HSP90AA1 promotes lymphatic metastasis of hypopharyngeal squamous cell carcinoma by regulating epithelial-mesenchymal transition.

Abstract

Lymphatic metastasis (LM) emerges as an independent prognostic marker for hypopharyngeal squamous cell carcinoma (HSPSCC), chiefly contributing to treatment inefficacy. This study aimed to scrutinize the prognostic relevance of HSP90AA1 and its potential regulatory mechanism of concerning LM in HPSCC. In a preceding investigation, HSP90AA1, a differential gene, was discovered through transcriptome sequencing of HPSCC tissues, considering both the presence and absence of LM. Validation of HSP90AA1 expression was accomplished via qRT-PCR, western-blotting(WB), and immunohistochemistry(IHC), while its prognostic significance was assessed employing Kaplan-Meier survival analysis(KMSA), log-rank test(LR), and Cox's regression analysis(CRA).

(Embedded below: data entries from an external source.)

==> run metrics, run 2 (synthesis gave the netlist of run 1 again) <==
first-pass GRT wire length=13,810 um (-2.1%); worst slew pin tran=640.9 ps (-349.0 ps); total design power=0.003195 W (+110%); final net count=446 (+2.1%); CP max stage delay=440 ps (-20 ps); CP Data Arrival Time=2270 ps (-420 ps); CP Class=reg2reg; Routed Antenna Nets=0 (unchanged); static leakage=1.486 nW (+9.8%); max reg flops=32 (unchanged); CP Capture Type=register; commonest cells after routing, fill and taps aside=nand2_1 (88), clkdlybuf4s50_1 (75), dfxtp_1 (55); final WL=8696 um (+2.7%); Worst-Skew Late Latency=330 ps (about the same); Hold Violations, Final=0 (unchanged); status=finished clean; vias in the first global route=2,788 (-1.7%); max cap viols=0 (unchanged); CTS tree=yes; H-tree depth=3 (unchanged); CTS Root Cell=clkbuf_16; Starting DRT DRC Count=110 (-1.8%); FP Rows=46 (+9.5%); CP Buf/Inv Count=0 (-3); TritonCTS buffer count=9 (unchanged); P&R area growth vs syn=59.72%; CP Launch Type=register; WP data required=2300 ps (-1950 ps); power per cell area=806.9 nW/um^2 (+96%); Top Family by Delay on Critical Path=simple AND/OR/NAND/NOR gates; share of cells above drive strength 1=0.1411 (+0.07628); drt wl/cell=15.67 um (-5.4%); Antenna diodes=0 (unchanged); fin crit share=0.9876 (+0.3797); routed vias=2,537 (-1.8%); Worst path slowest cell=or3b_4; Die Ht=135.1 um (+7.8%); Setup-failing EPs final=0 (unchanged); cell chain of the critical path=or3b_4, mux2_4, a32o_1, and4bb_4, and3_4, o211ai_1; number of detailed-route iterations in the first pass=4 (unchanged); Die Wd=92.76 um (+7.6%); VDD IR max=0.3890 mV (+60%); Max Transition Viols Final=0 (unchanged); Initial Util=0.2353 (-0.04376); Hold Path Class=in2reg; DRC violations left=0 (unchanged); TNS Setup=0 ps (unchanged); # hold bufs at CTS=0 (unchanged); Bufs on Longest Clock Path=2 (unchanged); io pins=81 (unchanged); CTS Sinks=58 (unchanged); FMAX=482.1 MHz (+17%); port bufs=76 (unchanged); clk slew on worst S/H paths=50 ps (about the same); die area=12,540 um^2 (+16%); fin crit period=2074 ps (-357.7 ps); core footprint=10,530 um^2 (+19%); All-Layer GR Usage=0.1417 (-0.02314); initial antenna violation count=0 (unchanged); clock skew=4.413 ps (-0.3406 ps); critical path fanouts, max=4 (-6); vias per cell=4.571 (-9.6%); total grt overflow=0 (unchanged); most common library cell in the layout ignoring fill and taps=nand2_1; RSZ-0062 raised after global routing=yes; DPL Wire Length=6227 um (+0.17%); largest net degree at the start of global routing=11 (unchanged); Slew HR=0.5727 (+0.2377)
==> src/rtl/ahb_sram_tester.sv <==
// AHB-Lite master that writes a seeded pattern to an SRAM region, reads it back
// back-to-back and reports error count, first failing address and pass/fail.
module ahb_sram_tester #(
  parameter int unsigned   AW     = 16,
  parameter int unsigned   NWORDS = 16,
  parameter logic [AW-1:0] BASE   = '0,
  parameter logic [31:0]   SEED   = 32'hA5C3_5A3C
) (
  input  logic          HCLK,
  input  logic          HRESETn,
  input  logic          start,
  input  logic          HREADY,
  input  logic          HRESP,
  input  logic [31:0]   HRDATA,
  output logic [1:0]    HTRANS,
  output logic [AW-1:0] HADDR,
  output logic          HWRITE,
  output logic [2:0]    HSIZE,
  output logic [31:0]   HWDATA,
  output logic          busy,
  output logic          done,
  output logic          pass,
  output logic [7:0]    err_cnt,
  output logic [AW-1:0] fail_addr
);

  localparam int unsigned   IW        = (NWORDS > 1) ? $clog2(NWORDS) : 1;
  localparam logic [IW-1:0] LAST_IDX  = IW'(NWORDS - 1);
  localparam logic [1:0]    TR_IDLE   = 2'b00;
  localparam logic [1:0]    TR_NONSEQ = 2'b10;

  typedef enum logic [2:0] {S_IDLE, S_WR, S_RD, S_LAST, S_DONE} state_t;

  state_t        r_state,     w_state;
  logic [IW-1:0] r_idx,       w_idx;
  logic [1:0]    r_htrans,    w_htrans;
  logic [AW-1:0] r_haddr,     w_haddr;
  logic          r_hwrite,    w_hwrite;
  logic [31:0]   r_hwdata,    w_hwdata;
  logic          r_busy,      w_busy;
  logic          r_done,      w_done;
  logic          r_pass,      w_pass;
  logic [7:0]    r_err_cnt,   w_err_cnt;
  logic [AW-1:0] r_fail_addr, w_fail_addr;
  // Outstanding data phase: direction, address and expected read data
  logic          r_dp_wr,     w_dp_wr;
  logic          r_dp_rd,     w_dp_rd;
  logic [AW-1:0] r_dp_addr,   w_dp_addr;
  logic [31:0]   r_dp_exp,    w_dp_exp;
  logic          w_err;
  logic          w_last;

  function automatic logic [31:0] pat(input logic [IW-1:0] idx);
    logic [15:0] v;
    v = 16'(idx);
    return SEED ^ {~v, v};
  endfunction

  assign w_last = (r_idx == LAST_IDX);

  always_comb begin
    w_state     = r_state;
    w_idx       = r_idx;
    w_htrans    = r_htrans;
    w_haddr     = r_haddr;
    w_hwrite    = r_hwrite;
    w_hwdata    = r_hwdata;
    w_busy      = r_busy;
    w_done      = 1'b0;
    w_pass      = r_pass;
    w_err_cnt   = r_err_cnt;
    w_fail_addr = r_fail_addr;
    w_dp_wr     = r_dp_wr;
    w_dp_rd     = r_dp_rd;
    w_dp_addr   = r_dp_addr;
    w_dp_exp    = r_dp_exp;
    w_err       = 1'b0;

    // Data phase completes on HREADY; check it before a new one is loaded
    if (HREADY) begin
      if (r_dp_wr && HRESP) w_err = 1'b1;
      if (r_dp_rd && (HRESP || (HRDATA != r_dp_exp))) w_err = 1'b1;
      w_dp_wr = 1'b0;
      w_dp_rd = 1'b0;
    end
    if (w_err) begin
      if (r_err_cnt != 8'hFF) w_err_cnt = r_err_cnt + 8'd1;
      if (r_err_cnt == 8'd0)  w_fail_addr = r_dp_addr;
    end

    case (r_state)
      S_IDLE: begin
        if (start) begin
          w_state     = S_WR;
          w_idx       = '0;
          w_htrans    = TR_NONSEQ;
          w_haddr     = BASE;
          w_hwrite    = 1'b1;
          w_busy      = 1'b1;
          w_pass      = 1'b0;
          w_err_cnt   = 8'd0;
          w_fail_addr = '0;
        end
      end
      S_WR: begin
        if (HREADY) begin
          w_hwdata  = pat(r_idx);
          w_dp_wr   = 1'b1;
          w_dp_addr = r_haddr;
          if (w_last) begin
            w_state  = S_RD;
            w_idx    = '0;
            w_haddr  = BASE;
            w_hwrite = 1'b0;
          end else begin
            w_idx   = r_idx + IW'(1);
            w_haddr = r_haddr + AW'(4);
          end
        end
      end
      S_RD: begin
        if (HREADY) begin
          w_dp_rd   = 1'b1;
          w_dp_addr = r_haddr;
          w_dp_exp  = pat(r_idx);
          if (w_last) begin
            w_state  = S_LAST;
            w_idx    = '0;
            w_htrans = TR_IDLE;
          end else begin
            w_idx   = r_idx + IW'(1);
            w_haddr = r_haddr + AW'(4);
          end
        end
      end
      S_LAST: begin
        if (HREADY) begin
          w_state = S_DONE;
          w_done  = 1'b1;
          w_busy  = 1'b0;
          w_pass  = (w_err_cnt == 8'd0);
        end
      end
      S_DONE: begin
        w_state = S_IDLE;
      end
      default: begin
        w_state = S_IDLE;
      end
    endcase
  end

  always_ff @(posedge HCLK) begin
    if (!HRESETn) begin
      r_state     <= S_IDLE;
      r_idx       <= '0;
      r_htrans    <= TR_IDLE;
      r_haddr     <= '0;
      r_hwrite    <= 1'b0;
      r_hwdata    <= '0;
      r_busy      <= 1'b0;
      r_done      <= 1'b0;
      r_pass      <= 1'b0;
      r_err_cnt   <= '0;
      r_fail_addr <= '0;
      r_dp_wr     <= 1'b0;
      r_dp_rd     <= 1'b0;
      r_dp_addr   <= '0;
      r_dp_exp    <= '0;
    end else begin
      r_state     <= w_state;
      r_idx       <= w_idx;
      r_htrans    <= w_htrans;
      r_haddr     <= w_haddr;
      r_hwrite    <= w_hwrite;
      r_hwdata    <= w_hwdata;
      r_busy      <= w_busy;
      r_done      <= w_done;
      r_pass      <= w_pass;
      r_err_cnt   <= w_err_cnt;
      r_fail_addr <= w_fail_addr;
      r_dp_wr     <= w_dp_wr;
      r_dp_rd     <= w_dp_rd;
      r_dp_addr   <= w_dp_addr;
      r_dp_exp    <= w_dp_exp;
    end
  end

  assign HTRANS    = r_htrans;
  assign HADDR     = r_haddr;
  assign HWRITE    = r_hwrite;
  assign HSIZE     = 3'b010;
  assign HWDATA    = r_hwdata;
  assign busy      = r_busy;
  assign done      = r_done;
  assign pass      = r_pass;
  assign err_cnt   = r_err_cnt;
  assign fail_addr = r_fail_addr;

endmodule

==> config.mk <==
export PLATFORM = sky130hd
export DESIGN_NAME = ahb_sram_tester
export DESIGN_NICKNAME = d
export VERILOG_FILES = /design/src/rtl/ahb_sram_tester.sv
export SDC_FILE = /design/constraint.sdc
export NUM_CORES = 1
export LEC_CHECK = 0
export BUFFER_PORTS_ARGS = -buffer_cell sky130_fd_sc_hd__buf_2
export CORE_UTILIZATION = 46
export DETAILED_ROUTE_END_ITERATION = 8
export PLACE_DENSITY = 0.78
export SLEW_MARGIN = 5
export SYNTH_ARGS = -nofsm -noshare
export SYNTH_HDL_FRONTEND = slang
export SYNTH_SLANG_ARGS = --single-unit
==> constraint.sdc <==
create_clock -name HCLK -period 2.2 [get_ports HCLK]
set_input_delay 0.55 -clock HCLK [delete_from_list [all_inputs] [get_ports HCLK]]
set_output_delay 0.55 -clock HCLK [all_outputs]
set_load 0.05 [all_outputs]
==> impl_metrics.csv <==
group,metric,value,unit
sta,setup_viol,0,
sta,report.final.slew_viol_count,0,
sta,rsz0062_at_grt,"no",
outcome,outcome,"complete, no violations",
power,ir_worst_vdd,0.463,mV
placed_design,place_congestion,0.866,
route,drt-initial-drc-count,152,
global_route,grt_overflow,0,
yosys,syn_inst,433,
clock_tree,cts_sinks,76,
global_route,grt_pass1_wl,13.5,mm
clock_tree,cts.clk_slew.worst_paths,0.09,ns
sta,fmax,0.499,GHz
yosys,yosys_warnings,0,
power,p_total,2.83,mW
yosys,syn_area,3730,sq um
final_layout,nNetsFinal,564,
global_route,antenna_found_initial,0,
floorplan,ioPinCount,118,
sta,holdWs,0.469,ns
placed_design,io_buffers,99,
sta,finalCritPeriodShare,91.1,%
route,routedWlPerCell,12.7,microns
power,p_per_area,644,nW/um^2
worst_setup_path,cp.arrival,2.28,ns
worst_setup_path,crit_type,"flip-flop to flip-flop",
worst_setup_path,required,2.48,ns
yosys,yosysSeqAreaShare,40.7,%
yosys,async_reset_ff_share,0,%
floorplan,die_area,8480,sq um
floorplan,row_count,32,
route,antenna_left,0,
clock_tree,cts_hold_buf,0,
route,vias,3315,
worst_setup_path,crit_fanout,9,
sta,fin_crit,2.00,ns
route,drcViolationCount,0,
final_layout,area_growth_syn_to_layout,17.8,%
global_route,first_global_vias,3034,
global_route,grt_max_degree,29,
final_layout,final_layout_size_suffix_gt1_share,27.8,%
clock_tree,htree_levels,3,
placed_design,post-dp-hpwl,5.98,mm
worst_hold_path,hp-class,"flip-flop to flip-flop",
clock_tree,worstSkewPairLatency,0.36,ns
final_layout,antenna_cells,0,
floorplan,coreArea,7810,sq um
worst_setup_path,worstRegToRegCells,6,
clock_tree,post-cts-setup-buffer-count,0,
placed_design,place_inst,614,
yosys,synth_seq_cells,76,
final_layout,final_cells,630,
clock_tree,cts_root_buffer,"clkbuf_8",
floorplan,die-height,92.1,microns
sta,hold_viol,0,
global_route,grt_util_all_layers,19.8,%
sta,skew,0.0117,ns
floorplan,die_width,92.1,microns
yosys,synth.distinct_cells,58,
power,leakagePower,1.89,nW
route,via_per_inst,5.26,
route,drt_pass1_iterations,4,
job,maxCapViolCount,0,
yosys,synth_flop_cell,"dfxtp_1",
clock_tree,cts_buffers,9,
worst_setup_path,crit_path_end_kind,"flip-flop",
clock_tree,cts_resized,0,
yosys,avgSynthCellArea,8.63,sq um
floorplan,initial_utilization,47.8,%
worst_hold_path,holdPathStages,2,
route,drt-total-wl,8.03,mm
worst_setup_path,start_kind,"flip-flop",
worst_setup_path,r2r_slack,0.20,ns
clock_tree,cts_tree,"built",
clock_tree,clock_path_buffers,2,
yosys,synth_edf_count,0,
layer usage:
layer,up-vias,GRT usage [%],wire [microns]
li1,1632,-,-
met1,1547,23.4,3460
met2,122,33.4,3860
met3,14,6.80,622
met4,0,6.51,85
met5,-,0,0
kinds of logic (layout without fill, tap and decap cells):
logic type	Yosys count	in the layout	synth area share, %
flops	76	76	40.7
compound gates	67	67	12.7
other cells	2	18	0.201
mux	24	24	6.47
xor+xnor	15	15	3.52
simple gates	187	187	24.8
buf+inv	58	137	10.3
fa+ha+maj	4	4	1.34
where the power goes:
| part | switching (mW) | total [mW] | internal [mW] | leakage [nW] |
|---|---|---|---|---|
| combinational | 0.261 | 0.357 | 0.0953 | 1.18 |
| sequential | 0.0154 | 1.40 | 1.39 | 0.614 |
| clock | 0.545 | 1.07 | 0.529 | 0.0923 |
| total | 0.821 | 2.83 | 2.01 | 1.89 |
final cells by class:
class,instances,area (sq um)
clock inverter,7,75.1
inverter,6,22.5
clock buffer,9,124
fill,753,3410
multi-input combinational,315,1900
sequential,76,1520
timing repair buffer,115,628
tap,102,128
worst paths after layout:
check | startpoint | endpoint
worst min register to register | r_dp_addr[10] | r_dp_addr[10]
worst min-delay path | r_dp_addr[10] | r_dp_addr[10]
worst max register to register | r_state[0] | HADDR[8]
worst max-delay path | r_state[0] | HADDR[8]
metrics by stage:
stage               area, sq um  setup TNS (ns)  util [%]  setup slack, ns
finish                     4400               0      56.3            0.196
detailed placement         4190           -1.62      53.7           -0.174
global placement           4190           -1.01      53.7           -0.115
CTS                        4390               0      56.2            0.131
global route               4400               0      56.3           0.0175
floorplan                  3790               0         -           0.0340
flip-flops by register name (all words and copies together), names as in the netlist:
signal and cells:
HWRITE 1, r_dp_addr 14, r_state 3, err_cnt 8
HTRANS 1, done 1, r_dp_exp 5, r_dp_wr 1
fail_addr 16, HADDR 14, r_dp_rd 1, pass 1
busy 1, r_idx 4, HWDATA 5
Yosys cell counts (4+ instances only):
library cell | count | area, sq um
inv_1 | 6 | 22.5
nand2_1 | 58 | 218
buf_2 | 4 | 20.0
nand4_1 | 8 | 50.1
clkbuf_1 | 10 | 37.5
nand3_1 | 15 | 75.1
xor2_1 | 9 | 78.8
a21boi_0 | 20 | 150
nor2b_1 | 9 | 56.3
a21oi_1 | 6 | 30.0
nor2_1 | 46 | 173
xnor2_1 | 6 | 52.6
buf_4 | 34 | 255
nor3_1 | 15 | 75.1
ha_1 | 4 | 50.1
dfxtp_1 | 76 | 1520
mux2i_1 | 23 | 230
o21ai_0 | 12 | 60.1
a31oi_1 | 4 | 25.0
and2_1 | 5 | 31.3
and3_1 | 10 | 62.6
worst max-delay path: stages (launching register included):
cell	delay, ns
dfxtp_1	0.57
xor2_1	0.22
a32oi_1	0.20
a31oi_4	0.21
nand4_2	0.23
or3_1	0.37
a21oi_1	0.15
cell usage in the layout (no fill, tap or decap), types with 3 or more instances in the layout:
cell type   synthesis  routed
buf_2               4      99
dfxtp_1            76      76
nand2_1            58      58
nor2_1             46      46
mux2i_1            23      23
a21boi_0           20      20
conb_1              2      18
nand3_1            15      15
buf_4              34      15
nor3_1             15      14
o21ai_0            12      12
and3_1             10      10
nor2b_1             9       9
xor2_1              9       9
clkbuf_8            0       9
nand4_1             8       8
inv_1               6       6
xnor2_1             6       6
a21oi_1             6       6
and2_1              5       5
a31oi_1             4       4
ha_1                4       4
nor4_2              3       3
nor4_1              3       3
o21a_1              3       3
clkinvlp_4          0       3
Power figures use the tool's default switching activity.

Bioinformatics techniques facilitated the prediction and analysis of its plausible mechanisms in LM, further substantiated by in vitro and in vivo experiments utilizing FaDu cell lines. HSP90AA1 is substantially up-regulated in HPSCC with LM and is identified as an independent prognostic risk determinant. The down-regulation of HSP90AA1 can achieve inhibition of tumor cell proliferation, migration and invasion. Both in vivo experiments and Bioinformatics exploration hint at promoting LM by Epithelial-mesenchymal transition (EMT), regulated by HSP90AA1. HSP90AA1, by controlling EMT, can foster LM in HPSCC.This finding sets the foundation for delving into new therapeutic targets for HPSCC.